Justice of the Mississippi Supreme Court
- In office January 1998 – January 31, 2019
- Preceded by: Dan Lee
- Succeeded by: Kenny Griffis

Personal details
- Born: William Lowe Waller Jr. February 9, 1952 (age 74) Jackson, Mississippi, U.S.
- Party: Republican
- Spouse: Charlotte Brawner
- Parents: Bill Waller; Carroll Overton;
- Education: Mississippi State University (BA) University of Mississippi (JD)

Military service
- Allegiance: United States
- Branch/service: United States Army
- Rank: Brigadier General
- Unit: Mississippi Army National Guard

= Bill Waller Jr. =

American judge

William Lowe Waller Jr. (born February 9, 1952) is an American judge who served on the Supreme Court of Mississippi from 1998 to 2019. A member of the Republican Party, he was chief justice for his last decade in office. Waller was a candidate for the Republican nomination of Governor of Mississippi in the 2019 election, but was defeated by Lieutenant Governor Tate Reeves.

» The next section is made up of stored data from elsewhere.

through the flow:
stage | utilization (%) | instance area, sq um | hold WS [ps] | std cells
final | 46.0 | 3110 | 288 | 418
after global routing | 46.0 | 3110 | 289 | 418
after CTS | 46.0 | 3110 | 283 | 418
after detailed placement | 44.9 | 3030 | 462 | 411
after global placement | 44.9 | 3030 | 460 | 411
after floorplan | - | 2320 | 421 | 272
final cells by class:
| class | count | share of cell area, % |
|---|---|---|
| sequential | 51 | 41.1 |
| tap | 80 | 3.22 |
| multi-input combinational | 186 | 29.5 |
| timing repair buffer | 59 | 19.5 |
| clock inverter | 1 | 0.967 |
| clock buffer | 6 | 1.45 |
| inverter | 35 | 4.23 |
**config.mk**
```make
export PLATFORM = sky130hd
export DESIGN_NAME = fwd_scoreboard
export DESIGN_NICKNAME = d
export VERILOG_FILES = /design/src/rtl/fwd_pkg.sv /design/src/rtl/fwd_match.sv /design/src/rtl/fwd_scoreboard.sv
export SDC_FILE = /design/constraint.sdc
export NUM_CORES = 1
export LEC_CHECK = 0
export ABC_AREA = 1
export ABC_CLOCK_PERIOD_IN_PS = 1700
export BUFFER_PORTS_ARGS = -buffer_cell sky130_fd_sc_hd__clkbuf_2
export CAP_MARGIN = 10
export CORE_AREA = 2 2 41 72
export CTS_CLUSTER_DIAMETER = 200
export DETAILED_ROUTE_END_ITERATION = 6
export DIE_AREA = 0 0 43 74
export PLACE_DENSITY = 0.85
export SLEW_MARGIN = 0
export SYNTH_ARGS = -nofsm -noshare
export SYNTH_HDL_FRONTEND = slang
export SYNTH_SLANG_ARGS = --single-unit
```
**constraint.sdc**
```tcl
create_clock -name Clk -period 1.7 [get_ports Clk]
set_input_delay 0.34 -clock Clk [delete_from_list [all_inputs] [get_ports Clk]]
set_output_delay 0.34 -clock Clk [all_outputs]
set_load 0.02 [all_outputs]
```
**src/rtl/fwd_pkg.sv**
```systemverilog
// Shared types for the forwarding/load-use hazard unit: the in-flight entry
// record, the bubble constant and the bypass-select width helper.
package fwd_pkg;

   // Register tags are stored zero-extended to this width so the record type
   // does not depend on the instantiating module's REG_ADDR_W.
   localparam int FWD_RD_W = 16;

   typedef struct packed {
      logic                valid;
      logic [FWD_RD_W-1:0] rd;
      logic                regwrite;
      logic                memread;
   } fwd_entry_t;

   localparam fwd_entry_t FWD_BUBBLE = '0;

   // Select 0 means register file, k means entry k-1, so DEPTH+1 codes.
   function automatic int fwd_sel_w(input int depth);
      return $clog2(depth + 1);
   endfunction

endpackage

```
**src/rtl/fwd_match.sv**
```systemverilog
// Per-operand youngest-first match over the in-flight entries. Produces the
// bypass select and a hazard bit when the youngest match is a load that is
// not yet forwardable.
module fwd_match
   import fwd_pkg::*;
#(
   parameter int DEPTH    = 3,
   parameter int LOAD_LAT = 2,
   parameter int SEL_W    = 2
) (
   input  fwd_entry_t          entries [DEPTH],
   input  logic [FWD_RD_W-1:0] addr,
   input  logic                used,
   output logic [SEL_W-1:0]    sel,
   output logic                hazard
);

   // Scan oldest to youngest so the youngest match overwrites older ones;
   // an older ALU producer therefore can never hide a younger load.
   always_comb begin
      sel    = '0;
      hazard = 1'b0;
      if (used && (addr != '0)) begin
         for (int k = DEPTH - 1; k >= 0; k--) begin
            if (entries[k].valid && entries[k].regwrite && (entries[k].rd == addr)) begin
               hazard = entries[k].memread && (k < LOAD_LAT);
               sel    = hazard ? '0 : SEL_W'(k + 1);
            end
         end
      end
   end

endmodule

```
**src/rtl/fwd_scoreboard.sv**
```systemverilog
// Forwarding and load-use hazard unit beside the decode/issue stage.
// Tracks destination tags of in-flight instructions in a DEPTH-entry shift
// register and issues per-port bypass selects plus a load-use Stall.
// Optional macro FWD_STATS_EN adds saturating Stall_Count / Fwd_Count.
module fwd_scoreboard
   import fwd_pkg::*;
#(
   parameter int REG_ADDR_W = 5,
   parameter int NUM_SRC    = 2,
   parameter int DEPTH      = 3,
   parameter int LOAD_LAT   = 2,
   localparam int SEL_W     = fwd_sel_w(DEPTH)
) (
   input  logic                          Clk,
   input  logic                          Rst_n,
   input  logic                          Issue_Valid,
   input  logic [REG_ADDR_W-1:0]         Issue_Rd,
   input  logic                          Issue_RegWrite,
   input  logic                          Issue_MemRead,
   input  logic                          Flush,
   input  logic [NUM_SRC*REG_ADDR_W-1:0] Src_Addr,
   input  logic [NUM_SRC-1:0]            Src_Used,
   output logic                          Stall,
   output logic [NUM_SRC*SEL_W-1:0]      Fwd_Sel
`ifdef FWD_STATS_EN
   ,
   output logic [31:0]                   Stall_Count,
   output logic [31:0]                   Fwd_Count
`endif
);

   fwd_entry_t             entry_q [DEPTH];
   fwd_entry_t             entry_d [DEPTH];
   logic [SEL_W-1:0]       sel_raw [NUM_SRC];
   logic [NUM_SRC-1:0]     hazard;

   // Next state of the in-flight shift register; a stalled or flushed issue
   // enters as a bubble.
   always_comb begin
      entry_d[0] = FWD_BUBBLE;
      if (Issue_Valid && !Stall && !Flush) begin
         entry_d[0].valid    = 1'b1;
         entry_d[0].rd       = FWD_RD_W'(Issue_Rd);
         entry_d[0].regwrite = Issue_RegWrite;
         entry_d[0].memread  = Issue_MemRead;
      end
      for (int k = 1; k < DEPTH; k++) begin
         entry_d[k] = entry_q[k-1];
      end
   end

   // Entry registers; reset invalidates everything immediately.
   always_ff @(posedge Clk or negedge Rst_n) begin
      if (!Rst_n) begin
         for (int k = 0; k < DEPTH; k++) begin
            entry_q[k] <= FWD_BUBBLE;
         end
      end else begin
         entry_q <= entry_d;
      end
   end

   for (genvar p = 0; p < NUM_SRC; p++) begin : g_match
      fwd_match #(
         .DEPTH    (DEPTH),
         .LOAD_LAT (LOAD_LAT),
         .SEL_W    (SEL_W)
      ) u_match (
         .entries (entry_q),
         .addr    (FWD_RD_W'(Src_Addr[p*REG_ADDR_W +: REG_ADDR_W])),
         .used    (Src_Used[p]),
         .sel     (sel_raw[p]),
         .hazard  (hazard[p])
      );
   end

   assign Stall = |hazard;

   // Bypass selects are suppressed while the issue stage is held.
   always_comb begin
      Fwd_Sel = '0;
      if (!Stall) begin
         for (int p = 0; p < NUM_SRC; p++) begin
            Fwd_Sel[p*SEL_W +: SEL_W] = sel_raw[p];
         end
      end
   end

`ifdef FWD_STATS_EN
   logic [31:0] stall_count_q, stall_count_d;
   logic [31:0] fwd_count_q, fwd_count_d;

   function automatic logic [31:0] sat_inc(input logic [31:0] v, input logic en);
      return (en && (v != 32'hFFFF_FFFF)) ? v + 32'd1 : v;
   endfunction

   // Saturating event counters for stall and forwarding cycles.
   always_comb begin
      stall_count_d = sat_inc(stall_count_q, Stall);
      fwd_count_d   = sat_inc(fwd_count_q, |Fwd_Sel);
   end

   // Counter registers, cleared by reset.
   always_ff @(posedge Clk or negedge Rst_n) begin
      if (!Rst_n) begin
         stall_count_q <= '0;
         fwd_count_q   <= '0;
      end else begin
         stall_count_q <= stall_count_d;
         fwd_count_q   <= fwd_count_d;
      end
   end

   assign Stall_Count = stall_count_q;
   assign Fwd_Count   = fwd_count_q;
`endif

endmodule
```
==> reports/qor.txt <==
Hold Slack: 0.0388 ns
pre-CTS setup slack: -0.149 ns
Synth area leader: dfrtp_1
placed cell count: 259
H-tree Lvls: 1
Via-to-Cell Ratio: 5.33
crit path kind: register to output port
prevailing post-synth register cell: dfrtp_1
largest net degree at the start of global routing: 24
Seq/Total Area, Yosys: 43.2%
n_diodes: 0
syn nets: 216
Worst Setup Start Kind: register
clock tree buffer depth: 2
Mean Syn Cell Area: 6.91 sq um
met2 Use GR: 37.4%
Total GRT Usage: 23.0%
crit path DAT: 1.73 ns
unrepaired setup endpoints after global routing: true
clk root buf: clkbuf_8
Post-DRT Antenna Nets: 0
worst r2r src: entry_d[21]$_DFF_PN0_
Seq. cell area: 578 sq um
hpwl dp: 2620 um
final worst slack: -0.372 ns
die area: 0.00318 sq mm
final core utilization: 68.6%
WL/cell: 13.1 um
drt first pass iters: 5
worst path bufs/invs: 3
first-pass GRT wire length: 5310 um
synthesized instance count: 193
Mapped Area: 0.00133 sq mm
Syn-to-layout area delta: 35.1%
Worst setup EP type: output port
met3 GRT Util: 2.91%
worst setup path start: entry_d[22]$_DFF_PN0_
status: complete, but fails checks
TritonCTS clock tree: yes
clock-pin slew of the registers on the worst-case setup and hold paths: 0.08 ns
Non-Filler Instances: 269
cts bufs inserted: 3
total clock sinks: 23
top cell family by delay on the critical path: simple AND/OR/NAND/NOR gates
worst-margin pin slew: 0.527 ns
WL final: 3530 um
Clock Skew: 0.00610 ns
DRT iter0 DRCs: 41
Max-slew headroom: 64.8%
Final period util: 122%
violated checks: setup timing
total of max-cap violations: 0
worst endpoint required time: 1.36 ns
row count: 25
top post-synthesis cells by count: nand2_1, nor2_1, inv_1, dfrtp_1, nand4_1
CP max FO: 3
Power Dens Cells: 614 mW/mm^2
worst path cell trace: inv_1 > nand2_1 > nand2_1 > nor2_4 > nand3_2 > buf_4 > nand2_1 > nand3_1 > nor2_2 > buf_6
Die Y: 74 um
Starting Density: 50.8%
vias: 1,435
GPL Wtd Cong: 0.958
Nets: 266
EDFF count, synth: 0
die width: 43 um
Tmin final: 2.07 ns
worst skew pair latency: 0.26 ns
Yosys Warn Count: 0
ratio of cells with drive above 1 in the final layout: 38.4%
DRC: 0
Core ar.: 0.00263 sq mm
vias in the first global route: 1,286
Yosys reg bits: 23
top-count cell post-synth: nand2_1
Final Hold Viols: 0
Pwr Total: 1.11 mW
Hold Crit Class: input pin to async pin
f_max: 0.483 GHz
distinct cell type count of the synthesized netlist: 20
I/O Pins: 28
Synth top area share: 43.2%
Crit path top cell by count: nand2_1
Async S/R FF share, synth: 100%
Max Slew Vio Count: 0
met1 Usage GRT: 23.7%
Max stage delay cell, worst path: dfrtp_1
maximum VDD drop: 0.672 mV
total grt overflow: 0
area of the multi-input gates: 704 sq um
antenna violations before repair: 0
top cells by area, synth: dfrtp_1, nand2_1, nor2_1
endpoints failing setup: 7
Pleak: 0.970 nW
Slowest Stage Delay on Critical Path: 0.37 ns
IO buf count: 27
GRT busiest layer: met2
Fillers: 224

==Early life and education==
Waller, a native and current resident of Jackson, Mississippi, is the son of William "Bill" Waller. Sr., the Governor of Mississippi from 1972 to 1976, and Carroll Waller. The junior Waller graduated from Murrah High School and Mississippi State University in 1974, where he was a member of the Sigma Phi Epsilon fraternity. He received his Juris Doctor from the University of Mississippi School of Law in 1977.

==Career==
Waller practiced law with the firm of Waller and Waller in Jackson for over 20 years and served as a Municipal Judge for the City of Jackson. Waller was elected to the Mississippi Supreme Court in November 1996, for a term beginning in January 1998. He won reelection in November 2004. He served as a Presiding Justice from January 2004 until December 2008, and assumed the position of Chief Justice in January 2009.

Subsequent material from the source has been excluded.